DKIM and Gmail

After they were a a little embarrassed by their own DKIM keys being poorly managed a few months ago, Google seem to have been going through their inbound DKIM handling and tightening up on their validation so that badly signed mail that really shouldn’t be treated as DKIM signed, won’t be treated as signed by Gmail.
This is a good thing, especially as things like DMARC start to be layered on top of DKIM, but it does mean that you really need to check your signing configuration and make sure you’re not doing anything silly.

What Gmail is requiring

Here are some things that Gmail seem to be requiring in order for them to consider your mail DKIM signed, based either on statements from Google or watching what Gmail does with badly signed mail.
1024 bit keys
Keys must be at least 1024 bits long. 1024 bits is plenty for now, you don’t need to use anything longer, but you shouldn’t be using anything shorter.
Sign visible headers
Signatures should cover the user visible headers of the message. If you don’t sign your Subject line, an attacker can replay your message with a different subject line and it will still be validly DKIM signed by you.
The DKIM spec lists Date, Subject, Reply-To and Sender as highly advised and I’d add To and Cc to that list too. (From is explicitly required).

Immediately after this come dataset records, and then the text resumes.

--- config.mk ---
export PLATFORM = sky130hd
export DESIGN_NAME = mmu_tlb_lock_arb
export DESIGN_NICKNAME = d
export VERILOG_FILES = /design/src/rtl/mmu_tlb_lock_arb_pkg.sv /design/src/rtl/mmu_tlb_lock_arb_rr_pick.sv /design/src/rtl/mmu_tlb_lock_arb.sv
export SDC_FILE = /design/constraint.sdc
export NUM_CORES = 1
export LEC_CHECK = 0
export ABC_AREA = 1
export BUFFER_PORTS_ARGS = -buffer_cell sky130_fd_sc_hd__buf_2
export CAP_MARGIN = 20
export CORE_AREA = 8 8 111 113
export CTS_BUF_LIST = sky130_fd_sc_hd__clkbuf_4 sky130_fd_sc_hd__clkbuf_8 sky130_fd_sc_hd__clkbuf_16
export DETAILED_ROUTE_END_ITERATION = 12
export DIE_AREA = 0 0 119 121
export PLACE_DENSITY = 0.62
export SLEW_MARGIN = 5
export SYNTH_ARGS = -nofsm -noshare
export SYNTH_HDL_FRONTEND = slang
export SYNTH_SLANG_ARGS = --single-unit
--- constraint.sdc ---
create_clock -name aclk -period 2.6 [get_ports aclk]
set_input_delay 0.26 -clock aclk [delete_from_list [all_inputs] [get_ports aclk]]
set_output_delay 0.26 -clock aclk [all_outputs]
set_load 0.005 [all_outputs]
--- src/rtl/mmu_tlb_lock_arb_pkg.sv ---
// mmu_tlb_lock_arb_pkg: shared TLB lookup types, arbiter defaults and round-robin index helper
package mmu_tlb_lock_arb_pkg;

    localparam int N_TLB_CHAN    = 4;
    localparam int TLB_ADDR_BITS = 48;
    localparam int TLB_PID_BITS  = 6;

    typedef struct packed {
        logic [TLB_ADDR_BITS-1:0] addr;
        logic [TLB_PID_BITS-1:0]  pid;
        logic                     strm;
        logic                     wr;
    } tlb_lookup_t;

    function automatic int rr_idx(input int base, input int off, input int n);
        return (base + off) % n;
    endfunction

endpackage

--- src/rtl/mmu_tlb_lock_arb_rr_pick.sv ---
// mmu_rr_pick: combinational round-robin picker, first eligible request at or above ptr with wrap
module mmu_rr_pick
    import mmu_tlb_lock_arb_pkg::*;
#(
    parameter  int N  = N_TLB_CHAN,
    localparam int IW = $clog2(N)
) (
    input  logic [N-1:0]  req,
    input  logic [IW-1:0] ptr,
    input  logic [N-1:0]  excl,
    output logic [N-1:0]  pick_oh,
    output logic [IW-1:0] pick_id,
    output logic          any
);

    logic [N-1:0]  elig;
    logic [IW-1:0] idx;

    assign elig = req & ~excl;

    // scan from ptr upward, wrapping, and keep the first eligible channel
    always_comb begin
        pick_oh = '0;
        pick_id = '0;
        any     = 1'b0;
        idx     = '0;
        for (int i = 0; i < N; i++) begin
            idx = IW'(rr_idx(int'(ptr), i, N));
            if (!any && elig[idx]) begin
                any          = 1'b1;
                pick_oh[idx] = 1'b1;
                pick_id      = idx;
            end
        end
    end

endmodule

--- src/rtl/mmu_tlb_lock_arb.sv ---
// mmu_tlb_lock_arb: N-channel TLB lookup-port mutex with round-robin grant and owner mux
// Optional forced release of a stuck owner when MMU_ARB_TIMEOUT_EN is defined.
module mmu_tlb_lock_arb
    import mmu_tlb_lock_arb_pkg::*;
#(
    parameter  int N_CHAN      = N_TLB_CHAN,
    parameter  int ADDR_BITS   = TLB_ADDR_BITS,
    parameter  int PID_BITS    = TLB_PID_BITS,
    parameter  int TIMEOUT_CYC = 1024,
    localparam int IW          = $clog2(N_CHAN)
) (
    input  logic                          aclk,
    input  logic                          aresetn,
    input  logic [N_CHAN-1:0]             lock_req,
    input  logic [N_CHAN-1:0]             unlock,
    output logic [N_CHAN-1:0]             grant_oh,
    output logic                          mutex_free,
    output logic [IW-1:0]                 owner_id,
    input  logic [N_CHAN*ADDR_BITS-1:0]   s_addr,
    input  logic [N_CHAN*PID_BITS-1:0]    s_pid,
    input  logic [N_CHAN-1:0]             s_strm,
    input  logic [N_CHAN-1:0]             s_wr,
    input  logic [N_CHAN-1:0]             s_valid,
    output logic [ADDR_BITS-1:0]          m_addr,
    output logic [PID_BITS-1:0]           m_pid,
    output logic                          m_strm,
    output logic                          m_wr,
    output logic                          m_valid,
    output logic                          timeout_err,
    output logic [IW-1:0]                 timeout_id
);

    localparam logic [0:0] FREE   = 1'b0;
    localparam logic [0:0] LOCKED = 1'b1;

    logic [0:0]        state;
    logic [IW-1:0]     rr_ptr;
    logic              rel;
    logic              expire;
    logic              go_pick;
    logic [N_CHAN-1:0] excl;
    logic [N_CHAN-1:0] pick_oh;
    logic [IW-1:0]     pick_id;
    logic              pick_any;

    // only the owner's unlock counts; others are ignored
    assign rel     = (state == LOCKED) && unlock[owner_id];
    assign go_pick = (state == FREE) || rel || expire;
    // the channel giving up the lock may not win it straight back
    assign excl    = (rel || expire) ? grant_oh : '0;

    mmu_rr_pick #(.N(N_CHAN)) u_pick (
        .req     (lock_req),
        .ptr     (rr_ptr),
        .excl    (excl),
        .pick_oh (pick_oh),
        .pick_id (pick_id),
        .any     (pick_any)
    );

`ifdef MMU_ARB_TIMEOUT_EN
    localparam int CW = $clog2(TIMEOUT_CYC) + 1;

    logic [CW-1:0] hold_cnt;

    assign expire = (state == LOCKED) && !rel && (hold_cnt == CW'(TIMEOUT_CYC - 1));

    // hold timer restarts on every grant or handover and runs while locked
    always_ff @(posedge aclk) begin
        if (!aresetn)
            hold_cnt <= '0;
        else
            hold_cnt <= go_pick ? '0 : hold_cnt + 1'b1;
    end

    // one-cycle forced-release flag tagged with the evicted owner
    always_ff @(posedge aclk) begin
        if (!aresetn) begin
            timeout_err <= 1'b0;
            timeout_id  <= '0;
        end else begin
            timeout_err <= expire;
            if (expire) timeout_id <= owner_id;
        end
    end
`else
    assign expire      = 1'b0;
    assign timeout_err = 1'b0;
    assign timeout_id  = '0;
`endif

    // FREE/LOCKED ownership with direct handover and round-robin pointer advance
    always_ff @(posedge aclk) begin
        if (!aresetn) begin
            state      <= FREE;
            grant_oh   <= '0;
            mutex_free <= 1'b1;
            owner_id   <= '0;
            rr_ptr     <= '0;
        end else if (go_pick) begin
            if (pick_any) begin
                state      <= LOCKED;
                grant_oh   <= pick_oh;
                mutex_free <= 1'b0;
                owner_id   <= pick_id;
                rr_ptr     <= (pick_id == IW'(N_CHAN - 1)) ? '0 : pick_id + 1'b1;
            end else begin
                state      <= FREE;
                grant_oh   <= '0;
                mutex_free <= 1'b1;
            end
        end
    end

    // zero-latency mux of the owner's lookup; all zero while free
    always_comb begin
        m_addr  = '0;
        m_pid   = '0;
        m_strm  = 1'b0;
        m_wr    = 1'b0;
        m_valid = 1'b0;
        for (int i = 0; i < N_CHAN; i++) begin
            if (state == LOCKED && grant_oh[i]) begin
                m_addr  = s_addr[i*ADDR_BITS +: ADDR_BITS];
                m_pid   = s_pid[i*PID_BITS +: PID_BITS];
                m_strm  = s_strm[i];
                m_wr    = s_wr[i];
                m_valid = s_valid[i];
            end
        end
    end

endmodule
===== config.mk =====
export PLATFORM = sky130hd
export DESIGN_NAME = ps2_key_decoder
export DESIGN_NICKNAME = d
export VERILOG_FILES = /design/src/rtl/ps2_key_decoder_pkg.sv /design/src/rtl/ps2_rx_frame.sv /design/src/rtl/ps2_key_decoder.sv
export SDC_FILE = /design/constraint.sdc
export NUM_CORES = 1
export LEC_CHECK = 0
export BUFFER_PORTS_ARGS = -buffer_cell sky130_fd_sc_hd__buf_2
export CAP_MARGIN = 40
export CORE_MARGIN = 8
export CORE_UTILIZATION = 40
export CTS_BUF_LIST = sky130_fd_sc_hd__clkbuf_4
export DETAILED_ROUTE_END_ITERATION = 8
export SYNTH_ARGS = -nofsm -noshare
export SYNTH_HDL_FRONTEND = slang
export SYNTH_SLANG_ARGS = --single-unit

===== constraint.sdc =====
create_clock -name clk -period 2.5 [get_ports clk]
set_input_delay 0.25 -clock clk [delete_from_list [all_inputs] [get_ports clk]]
set_output_delay 0.25 -clock clk [all_outputs]
set_load 0.03 [all_outputs]

===== src/rtl/ps2_key_decoder_pkg.sv =====
// ps2_key_decoder_pkg: PS/2 scancode constants, decoder states and host-response helper
package ps2_key_decoder_pkg;
  localparam logic [7:0] PS2_BRK    = 8'hF0;
  localparam logic [7:0] PS2_EXT    = 8'hE0;
  localparam logic [7:0] PS2_ACK    = 8'hFA;
  localparam logic [7:0] PS2_BAT    = 8'hAA;
  localparam logic [7:0] PS2_ECHO   = 8'hEE;
  localparam logic [7:0] PS2_RESEND = 8'hFE;
  typedef enum logic [1:0] {ST_IDLE, ST_EXT, ST_BRK, ST_EXT_BRK} state_t;
  function automatic logic is_host_resp(input logic [7:0] b);
    return b == PS2_ACK || b == PS2_BAT || b == PS2_ECHO || b == PS2_RESEND;
  endfunction
endpackage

What Gmail probably isn’t requiring

And then there are some things that, as far as I know, Gmail aren’t requiring (yet) but you should do anyway.
Sign any headers that can affect message display
As well as the headers that are directly visible, all the MIME headers – MIME-Version, Content-Type, Content-ID, Content-Description, Content-Transfer-Encoding – can affect the display of the message. While an attacker can’t use that to replace your content, they might be able to break the rendering of it such that it isn’t displayed.
Sign any headers that can affect your compliance
Replay attacks that use all your original content, but redirect your List-Unsubscribe URLs to somewhere completely inappropriate are pretty unlikely – but why should a recipient ISP trust that your List-Unsubscribe link is suitable for use by their automation if you aren’t signing it.
Sign headers, even if you don’t use them
If you DKIM sign headers you aren’t using nobody can add those headers later without breaking your DKIM signature. There’s no need to add a laundry list of all headers, but if there’s a potentially sensitive header, like Cc perhaps, that you don’t use then adding that to the DKIM signature is worth considering.
Rotate your keys
The longer a key is unchanged, the more likely it is that someone will be able to compromise it. Using a long enough key will prevent someone from cracking the cryptography, but no key length will prevent an ex-employee walking it out of the building, or someone recovering it from a dump tape, or a machine compromise. Regularly changing keys is an important part of keeping them secure, by reducing the time window in which they can be abused.
You rotate keys by creating a new {selector, private key, public key} set, publishing the new public key to DNS, then configuring your DKIM signer to use the new selector and private key. Then, after a couple of days, you can remove the old public key from DNS.
If you’re an ESP, this is all much easier to do if your customers delegate part of their domainkey space to you, as described here, so that you can publish the public keys and manage rotation without any customer interaction.